Question

Young's double slit experiment is performed in a medium of refractive index \( 1.33 \). The maximum intensity is \( I_0 \). The intensity at a point on the screen where the path difference between the light coming out from slits is \( \lambda/4 \), is:

• A. \( 0 \)
• B. \( \frac{I_0}{2} \)
• C. \( \frac{3I_0}{8} \)
• D. \( \frac{2I_0}{3} \)

Hint:

In Young’s Double-Slit Experiment (YDSE), the intensity at a given point depends on the phase difference of the interfering waves.

Answer 1

The Correct Option is B

Step 1: {Understanding the intensity formula in YDSE}
The intensity at any point in YDSE is given by: \[ I = I_0 \cos^2 \left(\frac{\phi}{2} \right) \] where \( \phi \) is the phase difference, given by: \[ \phi = \frac{2\pi}{\lambda} \times {path difference} \] Step 2: {Substituting given values}
For the given path difference \( \Delta x = \lambda/4 \), \[ \phi = \frac{2\pi}{\lambda} \times \frac{\lambda}{4} = \frac{\pi}{2} \] Thus, \[ I = I_0 \cos^2 \left(\frac{\pi}{4} \right) = I_0 \times \left(\frac{1}{\sqrt{2}}\right)^2 \] \[ I = \frac{I_0}{2} \] Thus, the correct answer is \( \frac{I_0}{2} \).

Answer 2

Step 1: Understanding the YDSE in a Medium
Young’s Double Slit Experiment (YDSE) shows an interference pattern due to the **path difference** between the light from the two slits. Even when performed in a **medium** (with refractive index \( n \)), the interference pattern forms similarly — but the **wavelength changes** to \( \lambda_n = \frac{\lambda}{n} \). However, for intensity calculation, only the **phase difference** matters.

Step 2: Given Data
- Path difference: \( \Delta x = \frac{\lambda}{4} \)
- Refractive index \( n = 1.33 \) — this doesn't change the result for this question, since we are already given the **path difference in terms of \( \lambda \)**.
- Maximum intensity: \( I_0 \)

Step 3: Phase Difference
The phase difference \( \delta \) corresponding to path difference \( \Delta x \) is: \[ \delta = \frac{2\pi}{\lambda} \cdot \Delta x = \frac{2\pi}{\lambda} \cdot \frac{\lambda}{4} = \frac{\pi}{2} \]

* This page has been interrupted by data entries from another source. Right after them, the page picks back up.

File: config.mk
export PLATFORM = sky130hd
export DESIGN_NAME = cl_mem_stage
export DESIGN_NICKNAME = d
export VERILOG_FILES = /design/src/rtl/cl_mem_stage.sv
export SDC_FILE = /design/constraint.sdc
export NUM_CORES = 1
export LEC_CHECK = 0
export BUFFER_PORTS_ARGS = -buffer_cell sky130_fd_sc_hd__buf_4
export CAP_MARGIN = 30
export CORE_ASPECT_RATIO = 0.7
export CORE_UTILIZATION = 30
export CTS_BUF_LIST = sky130_fd_sc_hd__clkbuf_8
export DETAILED_ROUTE_END_ITERATION = 7
export PLACE_DENSITY = 0.54
export SKIP_LAST_GASP = 1
export SLEW_MARGIN = 15
export SYNTH_ARGS = -nofsm -noshare
export SYNTH_HDL_FRONTEND = slang
export SYNTH_SLANG_ARGS = --single-unit
File: constraint.sdc
create_clock -name clk -period 12.67 [get_ports clk]
set_input_delay 2.534 -clock clk [delete_from_list [all_inputs] [get_ports clk]]
set_output_delay 2.534 -clock clk [all_outputs]
set_load 0.02 [all_outputs]
--- src/rtl/aux_sink_reply_ctrl.sv ---
// Sink-side AUX native-transaction responder. Latches decoded request frames, services
// them against a local DPCD byte window, and drives registered reply fields to the encoder.
module aux_sink_reply_ctrl #(
  parameter logic [19:0] DPCD_BASE  = 20'h00100,
  parameter int unsigned DPCD_DEPTH = 16,
  parameter int unsigned REPLY_DLY  = 4
) (
  input  logic        clk,
  input  logic        rst,
  input  logic        req_hdr_vld,
  input  logic [1:0]  req_cmd,
  input  logic [19:0] req_address,
  input  logic [7:0]  req_len,
  input  logic        req_data_vld,
  input  logic [7:0]  req_data,
  input  logic        req_stop,
  input  logic        sink_busy,
  output logic        rsp_busy,
  output logic        rpl_tr_vld,
  output logic [1:0]  rpl_ack,
  output logic        rpl_data_vld,
  output logic [7:0]  rpl_data,
  output logic        rpl_done
);

  localparam int unsigned IDX_W    = (DPCD_DEPTH > 1) ? $clog2(DPCD_DEPTH) : 1;
  localparam logic [20:0] BASE21   = {1'b0, DPCD_BASE};
  localparam logic [20:0] LAST21   = BASE21 + 21'(DPCD_DEPTH) - 21'd1;
  localparam logic [15:0] DLY_LAST = 16'(REPLY_DLY - 1);

  localparam logic [1:0] AckAck   = 2'b00;
  localparam logic [1:0] AckNack  = 2'b01;
  localparam logic [1:0] AckDefer = 2'b10;

  typedef enum logic [2:0] {
    StIdle, StRxWdata, StWaitStop, StTurn, StTxHdr, StTxData, StDone
  } state_e;

  state_e state_q, state_d;

  logic [1:0]  cmd_q;
  logic [19:0] addr_q;
  logic [7:0]  len_q;
  logic        defer_q;
  logic        frozen_q;
  logic [8:0]  idx_q;   // write byte index within the frame, saturates at len+1
  logic [8:0]  wcnt_q;  // bytes actually written
  logic [15:0] dly_q;
  logic [8:0]  cnt_q;   // index of the reply byte currently on rpl_data
  logic [7:0]  window_q [DPCD_DEPTH];

  logic [20:0]      wr_a, rd_a, rd_end;
  logic             wr_in, wr_take, wr_en, rd_ok;
  logic [IDX_W-1:0] wr_idx, rd_idx;
  logic [1:0]       ack_code;
  logic [8:0]       nbytes, tx_idx;
  logic [7:0]       tx_byte;

  // Write-path decode and reply-content decision from the latched request.
  always_comb begin
    wr_a    = {1'b0, addr_q} + {12'b0, idx_q};
    wr_in   = (wr_a >= BASE21) && (wr_a <= LAST21);
    wr_take = (state_q == StRxWdata) && req_data_vld && (idx_q <= {1'b0, len_q});
    wr_en   = wr_take && !defer_q && !frozen_q && wr_in;
    wr_idx  = IDX_W'(wr_a - BASE21);

    rd_end  = {1'b0, addr_q} + {13'b0, len_q};
    rd_ok   = ({1'b0, addr_q} >= BASE21) && (rd_end <= LAST21);

    ack_code = AckAck;
    nbytes   = 9'd0;
    if (defer_q) begin
      ack_code = AckDefer;
    end else if (cmd_q[1]) begin
      ack_code = AckNack;
    end else if (cmd_q == 2'b00) begin
      if (wcnt_q != {1'b0, len_q} + 9'd1) begin
        ack_code = AckNack;
        nbytes   = 9'd1;
      end
    end else if (rd_ok) begin
      nbytes = {1'b0, len_q} + 9'd1;
    end else begin
      ack_code = AckNack;
    end

    tx_idx  = (state_q == StTxHdr) ? 9'd0 : cnt_q + 9'd1;
    rd_a    = {1'b0, addr_q} + {12'b0, tx_idx};
    rd_idx  = IDX_W'(rd_a - BASE21);
    tx_byte = (cmd_q == 2'b00) ? wcnt_q[7:0] : window_q[rd_idx];
  end

  // Next-state logic.
  always_comb begin
    state_d = state_q;
    unique case (state_q)
      StIdle:     if (req_hdr_vld) state_d = (req_cmd == 2'b00) ? StRxWdata : StWaitStop;
      StRxWdata,
      StWaitStop: if (req_stop) state_d = StTurn;
      StTurn:     if (dly_q == DLY_LAST) state_d = StTxHdr;
      StTxHdr:    state_d = (nbytes != 9'd0) ? StTxData : StDone;
      StTxData:   if (cnt_q == nbytes - 9'd1) state_d = StDone;
      StDone:     state_d = StIdle;
      default:    state_d = StIdle;
    endcase
  end

  // State register.
  always_ff @(posedge clk) begin
    if (rst) state_q <= StIdle;
    else     state_q <= state_d;
  end

  // Header latch, write counters, turnaround delay and the DPCD window.
  always_ff @(posedge clk) begin
    if (rst) begin
      cmd_q    <= 2'b00;
      addr_q   <= 20'd0;
      len_q    <= 8'd0;
      defer_q  <= 1'b0;
      frozen_q <= 1'b0;
      idx_q    <= 9'd0;
      wcnt_q   <= 9'd0;
      dly_q    <= 16'd0;
      cnt_q    <= 9'd0;
      for (int i = 0; i < int'(DPCD_DEPTH); i++) window_q[i] <= 8'h00;
    end else begin
      if (state_q == StIdle && req_hdr_vld) begin
        cmd_q    <= req_cmd;
        addr_q   <= req_address;
        len_q    <= req_len;
        defer_q  <= sink_busy;
        frozen_q <= 1'b0;
        idx_q    <= 9'd0;
        wcnt_q   <= 9'd0;
      end
      if (wr_take) idx_q <= idx_q + 9'd1;
      if (wr_en) begin
        window_q[wr_idx] <= req_data;
        wcnt_q           <= wcnt_q + 9'd1;
      end else if (wr_take && !defer_q && !wr_in) begin
        frozen_q <= 1'b1;
      end
      dly_q <= (state_q == StTurn) ? dly_q + 16'd1 : 16'd0;
      if (state_d == StTxData) cnt_q <= tx_idx;
    end
  end

  // Registered reply outputs, driven from the next state so they line up with it.
  always_ff @(posedge clk) begin
    if (rst) begin
      rsp_busy     <= 1'b0;
      rpl_tr_vld   <= 1'b0;
      rpl_ack      <= 2'b00;
      rpl_data_vld <= 1'b0;
      rpl_data     <= 8'h00;
      rpl_done     <= 1'b0;
    end else begin
      rsp_busy     <= (state_d != StIdle);
      rpl_tr_vld   <= (state_d == StTxHdr);
      rpl_ack      <= (state_d == StTxHdr) ? ack_code : 2'b00;
      rpl_data_vld <= (state_d == StTxData);
      rpl_data     <= (state_d == StTxData) ? tx_byte : 8'h00;
      rpl_done     <= (state_d == StDone);
    end
  end

endmodule

--- config.mk ---
export PLATFORM = sky130hd
export DESIGN_NAME = aux_sink_reply_ctrl
export DESIGN_NICKNAME = d
export VERILOG_FILES = /design/src/rtl/aux_sink_reply_ctrl.sv
export SDC_FILE = /design/constraint.sdc
export NUM_CORES = 1
export LEC_CHECK = 0
export ABC_AREA = 1
export CAP_MARGIN = 40
export CORE_ASPECT_RATIO = 0.9
export CORE_MARGIN = 2
export CORE_UTILIZATION = 47
export CTS_CLUSTER_DIAMETER = 40
export DETAILED_ROUTE_END_ITERATION = 7
export DONT_BUFFER_PORTS = 1
export GPL_ROUTABILITY_DRIVEN = 0
export PLACE_DENSITY = 0.68
export SLEW_MARGIN = 20
export SYNTH_ARGS = -nofsm -noshare
export SYNTH_HDL_FRONTEND = slang
export SYNTH_SLANG_ARGS = --single-unit
--- constraint.sdc ---
create_clock -name clk -period 7.6 [get_ports clk]
set_input_delay 0 -clock clk [delete_from_list [all_inputs] [get_ports clk]]
set_output_delay 0 -clock clk [all_outputs]
set_load 0.01 [all_outputs]
### Word-level counts from Yosys, hierarchy flattened

Memory sizes are Yosys's and may differ from the RTL's.
Index checks and enable logic that the tools add are counted.
Widths: inputs -> output; s select.

| word-level totals | value |
|---|---|
| register bits after elaboration | 92 |
| memories | 1 |
| word-level logic and storage cells | 106 |
| bits in writable memories | 128 |

Memory list:

| name | words | width | read ports | clocked after memory_dff | write ports | line | RTL |
|---|---|---|---|---|---|---|---|
| window_q | 16 | 8 | 1 | 0 | 16 | 50 | `logic [7:0] window_q [DPCD_DEPTH];` |

| cells by class | value |
|---|---|
| reductions and logical operators | 25 |
| $add $sub $neg | 11 |
| muxes and demuxes | 33 |
| magnitude comparators | 5 |
| eq/ne operators | 11 |
| bitwise logic cells | 3 |

Operators with widths:

| cell | number |
|---|---|
| $mux 9 | 8 |
| $le 21x9->1 const B | 2 |
| $add 9x1->9 const B | 3 |
| $add 20x8->21 | 1 |
| $add 20x9->21 | 1 |
| $ge 21x9->1 const B | 1 |
| $ge 20x9->1 const B | 1 |
| $add 16x1->16 const B | 1 |
| $eq 16x2->1 const B | 1 |
| $mux 8 | 2 |
| $eq 3x3->1 const B | 5 |
| $pmux 3 s5 | 1 |
| $mux 1 | 12 |
| $mux 3 | 4 |
| $mux 2 | 5 |
| $add 8x1->9 const B | 1 |
| $eq 9x9->1 | 1 |
| $le 9x8->1 | 1 |
| $logic_and 1x1->1 | 9 |
| $ne 9x9->1 | 1 |
| $reduce_bool 9->1 | 1 |
| $sub 9x1->9 const B | 1 |
| $reduce_or 2->1 | 4 |
| $reduce_or 8->1 | 1 |
| 12 further kinds | 20 |

### Logic depth before layout (Yosys ltp)

| logic depth | value |
|---|---|
| depth in word-level cells | 14 |
| mapped depth | 30 |
| gate-level depth less buffers | 30 |

### Worst setup path after synthesis

No wires, ideal clock.

| timing | value |
|---|---|
| path kind | register to register |
| start | register len_q[0] |
| end | register rpl_data[0] |
| path slack | 4.061 ns |
| data arrival time | 3.422 ns |
| period minus slack after synthesis | 3.539 ns |
| setup time | 0.117 ns |
| buffers on the path | 0 |
| cell stages (with the launch flop) | 28 |
| cell sequence | dfxtp_1 ha_1 fa_1 nand3_1 nand2_1 nand2_1 nand2_2 nand2_1 nand2_1 nand2_1 nand3_2 nor3_4 nand3_2 inv_2 nand2_1 ha_1 inv_1 nand4_1 nand3_1 nand4_1 nor2_1 nand3_1 nor2_2 nand2_1 nand2_2 nand2_2 nand2_2 nor2_1 |

| on the way | value |
|---|---|
| cells in the longest elaborated chain, start to end | 14 |
| elaborated cells on any way between the ends | 19 |
| those cells by class | 3 x add/sub; 1 x order compare; 3 x eq/ne; 8 x mux; 1 x bitwise; 3 x reduce/logical |

RTL lines:

| element | line | RTL |
|---|---|---|
| start: declaration | 43 | `logic [7:0] len_q;` |
| start signal: assignment | 131 | `len_q <= req_len;` |
| $add 20x8->21 | 67 | `rd_end = {1'b0, addr_q} + {13'b0, len_q};` |
| $le 21x9->1 | 68 | `rd_ok = ({1'b0, addr_q} >= BASE21) && (rd_end <= LAST21);` |
| $logic_and 1x1->1 | 68 |  |
| $mux 9 | 81 | `end else if (rd_ok) begin` |
| $mux 9 (*) | 76 | `end else if (cmd_q == 2'b00) begin` |
| $mux 9 (*) | 74 | `end else if (cmd_q[1]) begin` |
| $mux 9 (*) | 72 | `if (defer_q) begin` |
| $sub 9x1->9 | 102 | `StTxData: if (cnt_q == nbytes - 9'd1) state_d = StDone;` |
| $eq 9x9->1 | 102 |  |
| $mux 3 | 102 |  |
| $pmux 3 s5 (*) | 96 | `unique case (state_q)` |
| $eq 3x3->1 (*) | 163 | `rpl_data <= (state_d == StTxData) ? tx_byte : 8'h00;` |
| $not 1->1 (no line) (*) | n/a |  |
| $reduce_or 2->1 (no line) (*) | n/a |  |
| end signal: assignment | 163 |  |
| end: declaration | 22 | `output logic [7:0] rpl_data,` |

Every way passes the cells marked *; elsewhere a longest branch is shown, timed or not.
A chain may end at the register's enable or synchronous reset.

### Worst setup path after layout

| timing | value |
|---|---|
| start | register len_q[0] |
| end | register state_q[0] |

| on the way | value |
|---|---|
| cells in the longest elaborated chain, start to end | 11 |
| elaborated cells on any way between the ends | 16 |
| those cells by class | 3 x add/sub; 1 x order compare; 2 x eq/ne; 8 x mux; 2 x reduce/logical |

RTL lines:

| element | line | RTL |
|---|---|---|
| $add 20x8->21 | 67 |  |
| $le 21x9->1 | 68 |  |
| $logic_and 1x1->1 | 68 |  |
| $mux 9 | 81 |  |
| $mux 9 (*) | 76 |  |
| $mux 9 (*) | 74 |  |
| $mux 9 (*) | 72 |  |
| $sub 9x1->9 | 102 |  |
| $eq 9x9->1 | 102 |  |
| $mux 3 | 102 |  |
| $pmux 3 s5 (*) | 96 |  |
| end signal: assignment | 110 | `if (rst) state_q <= StIdle;` |
| end signal: assignment | 111 | `else state_q <= state_d;` |
| end: declaration | 39 | `state_e state_q, state_d;` |

Marks and branches as above.

==> run summary <==
Slew @ Worst Pin: 0.811 ns
Simple-gate share of the synthesized area: 29.1%
Netlist Area Pre-Place: 0.0124 sq mm
Syn avg cell area: 7.75 sq um
GRT Total Usage: 24.0%
Synth-to-Final Area Change: 15.0%
Final hold viol count: 0
First-pass GRT wire length: 53300 microns
Peak VDD IR: 0.177 mV
Setup violators final: 0
Synthesized net count: 1688
Critical path startpoint category: flip-flop
Post-synth top flop: edfxtp_1
Starting DRT DRC Count: 1189
Slew Limit Fails: 0
Die Area: 0.0278 sq mm
Most common library cells after synthesis: nor2_1 (345), nand2_1 (312), inv_1 (161)
Pre-antenna DRT Iters: 5
Area leader, netlist: edfxtp_1
Crit. End Element: flip-flop
Fin crit period: 4.60 ns
Num Clock Sinks: 220
Vias in the first global route: 10.2k
Post-DRT Antenna Nets: 0
Asr flop ratio synth: 0%
CP arrival: 5.06 ns
Antenna Cells: 0
Die X: 176 microns
#FFs+latches synth: 220
Required time of the worst setup path: 8.06 ns
Fin nets: 1718
Clk_lat worst skew: 0.57 ns
CTS tree: done
Final wirelength: 34100 microns
FMAX: 217 MHz
Setup TNS: 0 ns
Synthesized-area fraction occupied by adder cells: 3.90%
Synth Area in Compound Gates: 11.3%
Area of placed instances: 0.0128 sq mm
Clk slew on worst S/H paths: 0.06 ns
Leakage power: 0.00597 uW
GR Overflow Total: 0
Clock root buffer: clkbuf_16
Post-DP HPWL: 24100 microns
Status: completed
Setup Skew: 0.0186 ns
Crit path max fanout: 13
Post-synthesis mux area share: 0.804%
Number of remaining DRC errors: 0
Layout cells sized above 1: 7.34%
Initial antenna violation count: 0
Inserted Clock Buffers: 31
Core Footprint: 0.0261 sq mm
Synth area leaders: edfxtp_1 (31%), dfxtp_1 (15%), nor2_1 (10%)
Die height: 158 microns
CTS H-tree depth: 1
CTS max path bufs: 3
Slew headroom: 45.9%
Resized cells post-CTS: 0
Post-route clock period utilization: 60.5%
Total power: 3660 uW
DR WL/cell: 17.0 microns
Largest family of logic cells by synthesized area: simple AND/OR/NAND/NOR gates
Post-Syn Instances: 1607
Worst Hold Class: input pin to flip-flop
Post-synth EDFFs: 128
CP Class: flip-flop to flip-flop
Top cell type's share of synthesized area: 30.9%
Seq/Total Area, Yosys: 45.7%
Max-cap check violation count: 0
Post-Synth XOR/XNOR Area: 2.36%
Largest net degree at the start of global routing: 66
Post-DR vias/cell: 5.57
PD cells: 256 mW/mm^2
Port Buffers: 0
Hold Slack: 0.0238 ns
Via count: 11.2k
Unique masters post-synth: 54
I/O Pins: 58
RSZ-0062 raised after global routing: false
Core Rows: 56
Initial cell density of the core: 47.8%
Post-route cell area: 0.0143 sq mm
Top-count cell post-synth: nor2_1
Synth warn: 0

Step 4: Calculating Intensity at this Phase Difference
The intensity at any point in an interference pattern is given by: \[ I = I_0 \cos^2\left(\frac{\delta}{2}\right) \] Substituting \( \delta = \frac{\pi}{2} \): \[ I = I_0 \cos^2\left(\frac{\pi}{4}\right) = I_0 \cdot \left(\frac{1}{\sqrt{2}}\right)^2 = \frac{I_0}{2} \]

Step 5: Final Answer
\[ \boxed{I = \frac{I_0}{2}} \] So, the correct option is: Option 2.